(Collected data entries)
###
<file path="config.mk">
export PLATFORM = sky130hd
export DESIGN_NAME = ftr_fanin
export DESIGN_NICKNAME = d
export VERILOG_FILES = /design/src/rtl/ftr_pkg.sv /design/src/rtl/ftr_edge.sv /design/src/rtl/ftr_cell_bank.sv /design/src/rtl/ftr_sel.sv /design/src/rtl/ftr_out_stage.sv /design/src/rtl/ftr_fanin.sv
export SDC_FILE = /design/constraint.sdc
export NUM_CORES = 1
export LEC_CHECK = 0
export BUFFER_PORTS_ARGS = -buffer_cell sky130_fd_sc_hd__buf_2
export CAP_MARGIN = 20
export CORE_MARGIN = 5
export CORE_UTILIZATION = 50
export DETAILED_ROUTE_END_ITERATION = 10
export PLACE_DENSITY = 0.8
export SLEW_MARGIN = 20
export SYNTH_ARGS = -nofsm -noshare
export SYNTH_HDL_FRONTEND = slang
export SYNTH_SLANG_ARGS = --single-unit
</file>
<file path="constraint.sdc">
create_clock -name clk -period 2.46 [get_ports clk]
set_input_delay 0.369 -clock clk [delete_from_list [all_inputs] [get_ports clk]]
set_output_delay 0.369 -clock clk [all_outputs]
set_load 0.03 [all_outputs]
</file>
<file path="src/rtl/bl_pwm_pkg.sv">
package bl_pwm_pkg;
  localparam int CMP_W = 8;   // threshold width, also the step counter width
  localparam int PS_W  = 3;   // prescale field width

  typedef struct packed {
    logic [CMP_W-1:0] thr;
    logic             pol;
    logic [PS_W-1:0]  ps;
  } pwm_set_t;

  localparam pwm_set_t SET_RESET = '{thr: '0, pol: 1'b1, ps: '0};
endpackage

</file>
<file path="src/rtl/bl_pwm_rst_sync.sv">
module bl_pwm_rst_sync #(
  parameter int STAGES = 2
) (
  input  logic clk_i,
  input  logic rst_ni,
  output logic rst_no
);
  logic [STAGES-1:0] sync_q;

  always_ff @(posedge clk_i or negedge rst_ni) begin
    if (!rst_ni) sync_q <= '0;
    else         sync_q <= {sync_q[STAGES-2:0], 1'b1};
  end

  assign rst_no = sync_q[STAGES-1];
endmodule

</file>
<file path="src/rtl/bl_pwm_shadow.sv">
module bl_pwm_shadow
  import bl_pwm_pkg::*;
#(
  parameter int CFG_W   = 16,
  parameter int THR_LSB = 8,
  parameter int POL_BIT = 4,
  parameter int PS_MAX  = 6
) (
  input  logic             clk_i,
  input  logic             rst_ni,
  input  logic             we_i,
  input  logic [CFG_W-1:0] wdata_i,
  output pwm_set_t         pend_o
);
  pwm_set_t pend_q, pend_d;
  logic [PS_W-1:0] ps_raw;
  logic unused_bits;

  assign ps_raw      = wdata_i[PS_W-1:0];
  assign unused_bits = ^wdata_i;

  always_comb begin
    pend_d     = pend_q;
    pend_d.thr = wdata_i[THR_LSB +: CMP_W];
    pend_d.pol = wdata_i[POL_BIT];
    pend_d.ps  = (int'(ps_raw) > PS_MAX) ? PS_W'(PS_MAX) : ps_raw;
  end

  always_ff @(posedge clk_i or negedge rst_ni) begin
    if (!rst_ni)   pend_q <= SET_RESET;
    else if (we_i) pend_q <= pend_d;
  end

  assign pend_o = pend_q;
endmodule

</file>
<file path="src/rtl/bl_pwm_timebase.sv">
module bl_pwm_timebase
  import bl_pwm_pkg::*;
#(
  parameter int PS_MAX = 6
) (
  input  logic             clk_i,
  input  logic             rst_ni,
  input  logic             run_i,
  input  logic             tick_i,
  input  logic [PS_W-1:0]  ps_i,
  output logic [CMP_W-1:0] cnt_o,
  output logic             wrap_o
);
  localparam int PRE_W = (PS_MAX > 0) ? PS_MAX : 1;

  logic [PRE_W-1:0] pre_q, pre_d, mask;
  logic [CMP_W-1:0] cnt_q, cnt_d;
  logic             step, upd;

  assign mask   = ~({PRE_W{1'b1}} << ps_i);
  assign step   = run_i && tick_i && (pre_q == mask);
  assign wrap_o = step && (cnt_q == {CMP_W{1'b1}});
  assign upd    = !run_i || tick_i;

  always_comb begin
    pre_d = pre_q;
    cnt_d = cnt_q;
    if (!run_i) begin
      pre_d = '0;
      cnt_d = '0;
    end else if (step) begin
      pre_d = '0;
      cnt_d = cnt_q + 1'b1;
    end else begin
      pre_d = pre_q + 1'b1;
    end
  end

  always_ff @(posedge clk_i or negedge rst_ni) begin
    if (!rst_ni) begin
      pre_q <= '0;
      cnt_q <= '0;
    end else if (upd) begin
      pre_q <= pre_d;
      cnt_q <= cnt_d;
    end
  end

  assign cnt_o = cnt_q;
endmodule

</file>
<file path="src/rtl/bl_pwm_ctrl.sv">
module bl_pwm_ctrl
  import bl_pwm_pkg::*;
(
  input  logic     clk_i,
  input  logic     rst_ni,
  input  logic     start_i,
  input  logic     stop_i,
  input  logic     tick_i,
  input  logic     wrap_i,
  input  pwm_set_t pend_i,
  output logic     run_o,
  output pwm_set_t act_o
);
  logic     req_q, req_d, run_q, run_d, load;
  pwm_set_t act_q;

  always_comb begin
    req_d = req_q;
    if (stop_i)       req_d = 1'b0;
    else if (start_i) req_d = 1'b1;
  end

  always_comb begin
    if (!run_q) run_d = req_q && tick_i;
    else        run_d = wrap_i ? req_q : 1'b1;
  end

  assign load = !run_q || wrap_i;

  always_ff @(posedge clk_i or negedge rst_ni) begin
    if (!rst_ni) begin
      req_q <= 1'b0;
      run_q <= 1'b0;
    end else begin
      req_q <= req_d;
      run_q <= run_d;
    end
  end

  always_ff @(posedge clk_i or negedge rst_ni) begin
    if (!rst_ni)   act_q <= SET_RESET;
    else if (load) act_q <= pend_i;
  end

  assign run_o = run_q;
  assign act_o = act_q;
endmodule

</file>
<file path="src/rtl/bl_pwm_top.sv">
module bl_pwm_top
  import bl_pwm_pkg::*;
#(
  parameter int CFG_W       = 16,
  parameter int THR_LSB     = 8,
  parameter int POL_BIT     = 4,
  parameter int PS_MAX      = 6,
  parameter int SYNC_STAGES = 2
) (
  input  logic             clk_i,
  input  logic             rst_ni,
  input  logic             clk_sel_i,
  input  logic             slow_tick_i,
  input  logic             cfg_we_i,
  input  logic [CFG_W-1:0] cfg_wdata_i,
  input  logic             start_i,
  input  logic             stop_i,
  output logic             running_o,
  output logic             pwm_o
);
  logic             rst_n_s, tick, wrap, run, active;
  logic [CMP_W-1:0] cnt;
  pwm_set_t         pend_set, act_set;

  bl_pwm_rst_sync #(.STAGES(SYNC_STAGES)) u_rst (
    .clk_i(clk_i), .rst_ni(rst_ni), .rst_no(rst_n_s));

  bl_pwm_shadow #(.CFG_W(CFG_W), .THR_LSB(THR_LSB), .POL_BIT(POL_BIT),
                  .PS_MAX(PS_MAX)) u_shadow (
    .clk_i(clk_i), .rst_ni(rst_n_s), .we_i(cfg_we_i),
    .wdata_i(cfg_wdata_i), .pend_o(pend_set));

  assign tick = clk_sel_i ? 1'b1 : slow_tick_i;

  bl_pwm_timebase #(.PS_MAX(PS_MAX)) u_tb (
    .clk_i(clk_i), .rst_ni(rst_n_s), .run_i(run), .tick_i(tick),
    .ps_i(act_set.ps), .cnt_o(cnt), .wrap_o(wrap));

  bl_pwm_ctrl u_ctrl (
    .clk_i(clk_i), .rst_ni(rst_n_s), .start_i(start_i), .stop_i(stop_i),
    .tick_i(tick), .wrap_i(wrap), .pend_i(pend_set),
    .run_o(run), .act_o(act_set));

  assign active    = run && (cnt < act_set.thr);
  assign pwm_o     = act_set.pol ? active : !active;
  assign running_o = run;
endmodule

</file>
<file path="config.mk">
export PLATFORM = sky130hd
export DESIGN_NAME = bl_pwm_top
export DESIGN_NICKNAME = d
export VERILOG_FILES = /design/src/rtl/bl_pwm_pkg.sv /design/src/rtl/bl_pwm_rst_sync.sv /design/src/rtl/bl_pwm_shadow.sv /design/src/rtl/bl_pwm_timebase.sv /design/src/rtl/bl_pwm_ctrl.sv /design/src/rtl/bl_pwm_top.sv
export SDC_FILE = /design/constraint.sdc
export NUM_CORES = 1
export LEC_CHECK = 0
export CORE_AREA = 2 2 79 81
export DETAILED_ROUTE_END_ITERATION = 10
export DIE_AREA = 0 0 81 83
export GPL_TIMING_DRIVEN = 0
export PLACE_DENSITY = 0.56
export SLEW_MARGIN = 0
export SYNTH_ARGS = -nofsm -noshare
export SYNTH_HDL_FRONTEND = slang
export SYNTH_SLANG_ARGS = --single-unit
export TNS_END_PERCENT = 10
</file>
<file path="constraint.sdc">
create_clock -name clk_i -period 4.27 [get_ports clk_i]
set_input_delay 0.854 -clock clk_i [delete_from_list [all_inputs] [get_ports clk_i]]
set_output_delay 0.854 -clock clk_i [all_outputs]
set_load 0.01 [all_outputs]
</file>
==> results.txt <==
Syn Inst Count -> 191
area leader, netlist -> dfrtp_1
post-route clock period utilization -> 78.4%
pwr/cell area -> 535 nW/µm²
largest net degree at the start of global routing -> 26
number of global-route vias before repair -> 1,498
Synth top area share -> 44.3%
Max IR drop VDD -> 208 µV
Cell variety after synth -> 51
clock latency on the worst-skew pair -> 0.30 ns
asr flop ratio synth -> 100%
Max Slew Vio Count -> 0
Seq cells post-synth -> 42
Area growth, synth to finish -> 18.8%
placed insts -> 287
die height -> 83 µm
TritonCTS clock tree -> yes
Congestion Overflow GR -> 0
status -> completed
hold bufs inserted after CTS -> 0
clock buffer count from CTS -> 5
setup_tns -> 0 ns
r2r setup slk -> 1.95 ns
WS Path Type -> reg2out
Critical Path Max Stage Delay -> 0.47 ns
Post-CTS Resized -> 0
Final Non-Filler Cells -> 295
Routed WL -> 4010 µm
Root Driver -> clkbuf_8
setup bufs post-CTS -> 0
top cells by area, synth -> dfrtp_1 (44%), mux2_4 (6.6%), mux2_2 (6.5%), ha_1 (5.0%), nand2_1 (2.8%)
first-pass GRT wire length -> 7060 µm
r2r startpoint -> u_ctrl.act_o[2]
Seq/Total Area, Yosys -> 46.6%
layout cells sized above 1 -> 21.8%
count leader, synth -> dfrtp_1
drt wl/cell -> 13.6 µm
die area -> 6720 µm²
fillcell total -> 574
Leak -> 1.15 nW
Initial Util -> 38.8%
num rows -> 28
port buffer count -> 20
Setup Skew -> 0.00569 ns
Post-synth EDFFs -> 0
DIE WIDTH -> 81 µm
TritonCTS Sinks -> 42
area of the core -> 5820 µm²
Max Fanout on Critical Path -> 4
Rel. slew slack -> 64.0%
Critical Path AT -> 2.49 ns
Pre-antenna DRT Iters -> 4
critical path's slowest cell -> clkdlybuf4s50_1
Via density -> 5.06
Worst-path clk slew -> 0.08 ns
Placer Congestion -> 0.760
Total GRT Usage -> 13.4%
Crit path depth -> 7
drt drc -> 0
Finish-stage setup viols -> 0
CP endpoint kind -> primary output
worst slew pin tran -> 0.540 ns
Seq. cell area -> 1050 µm²
area of the multi-input gates -> 1100 µm²
Design Power -> 1.44 mW
Syn. warnings -> 0
Max clock buf depth -> 2
I/O pin cnt -> 25
RSZ-0062 raised after global routing -> no
max-cap viol count -> 0
pre-CTS setup slack -> 1.22 ns
n_diodes -> 0
DRT iter0 DRCs -> 81
DP Wirelength -> 2900 µm
Synth Flop Type -> dfrtp_1
Final min period -> 3.35 ns
WP buf/inv -> 1
Top Family by Delay on Critical Path -> compound AO/OA/AOI/OAI gates
vias -> 1,494
capturing point of the worst reg2reg path -> u_ctrl.act_o[5]
Final Hold Fails -> 0
top post-synthesis cells by count -> dfrtp_1 (40), nand2_1 (17), mux2_2 (13)
crit start category -> flop
f_max -> 0.299 GHz
Synthesized Nets -> 223
worst reg2reg path depth -> 7
crit path cell chain -> ha_1 -> a21o_1 -> nand2_1 -> nand3b_1 -> a2111oi_0 -> and4b_1 -> clkdlybuf4s50_1
Final ANT Viol Nets -> 0
required time of the worst setup path -> 3.42 ns
H-tree depth -> 2
PnR worst setup slack -> 0.923 ns
Syn Area/Cell -> 11.8 µm²
Post-Syn Area -> 2260 µm²
initial antenna violation count -> 0
fin nets -> 251
hold crit path type -> reg2async
==> cells by family after synthesis <==
logic type / share of synthesized area (%)
other: 0.166
flip-flops: 46.6
multiplexers: 15.3
buffers and inverters: 4.60
AO/OA/AOI/OAI: 10.0
adder cells (fa/ha/maj): 4.99
XOR/XNOR: 2.71
AND/OR/NAND/NOR: 15.5
==> report_power, final <==
group	internal, mW	leakage (nW)	switching, mW
clock	0.175	0.0514	0.146
sequential	0.495	0.508	0.0963
combinational	0.269	0.587	0.254
total	0.939	1.15	0.496
==> metrics by stage <==
stage / hold slack [ns] / instance area, µm² / util (%)
finish: 0.195 / 2680 / 46.1
global route: 0.237 / 2680 / 46.1
CTS: 0.212 / 2680 / 46.1
detailed placement: 0.201 / 2570 / 44.3
global placement: 0.332 / 2550 / 43.9
floorplan: 0.331 / 2260 / -
==> worst max-delay path by stage <==
stage / startpoint / endpoint / slack [ns]
after floorplan: u_tb.cnt_o[6] / pwm_o / 1.87
after global placement: clk_sel_i / u_tb.cnt_o[5] / 1.25
after detailed placement: clk_sel_i / u_tb.cnt_o[5] / 1.22
after CTS: u_tb.cnt_o[6] / pwm_o / 0.92
after global routing: u_tb.cnt_o[6] / pwm_o / 0.69
final: u_tb.cnt_o[6] / pwm_o / 0.92
==> routing by layer <==
metal / share of wire [%] / wire [µm] / global-route usage (%)
met2: 43 / 1710 / 19.5
met1: 53 / 2120 / 19.0
met3: 3.5 / 142 / 4.57
met5: 0 / 0 / 0
met4: 1.0 / 42 / 3.24
==> placed cells by master (no fill, tap or decap), drive strengths merged, types with 2 or more instances in the layout <==
cell,n
dfrtp,40
mux2,23
clkdlybuf4s50,20
nand2,17
inv,10
nor2,9
ha,9
nand3,9
clkbuf,8
buf,7
mux2i,5
nand4,5
o31ai,5
or4,5
a21oi,4
xor2,4
o21ai,4
a21boi,4
xnor2,3
nand2b,2
nand3b,2
and3,2
o22ai,2
dfstp,2
a21o,2
o211ai,2
==> state kept, by name, summed over array words and instances (netlist names) <==
signal	flops
u_ctrl.act_o	12
u_ctrl.req_q	1
u_ctrl.run_o	1
u_rst.sync_q	2
u_shadow.pend_o	12
u_tb.cnt_o	8
u_tb.pre_q	6
==> area by class of cell <==
| type | count | area share, % |
|---|---|---|
| buffer | 8 | 2.47 |
| clock buffer | 6 | 2.70 |
| clock inverter | 2 | 1.40 |
| inverter | 10 | 1.40 |
| multi-input combinational | 131 | 41.0 |
| sequential | 42 | 39.3 |
| tap | 75 | 3.50 |
| timing repair buffer | 21 | 8.21 |
Power figures use the tool's default switching activity.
###
§ **What the task asks**
Please filter the data down to the lines containing the word "floorplan".

§ **Written solution**
floorplan: 0.331 / 2260 / -
after floorplan: u_tb.cnt_o[6] / pwm_o / 1.87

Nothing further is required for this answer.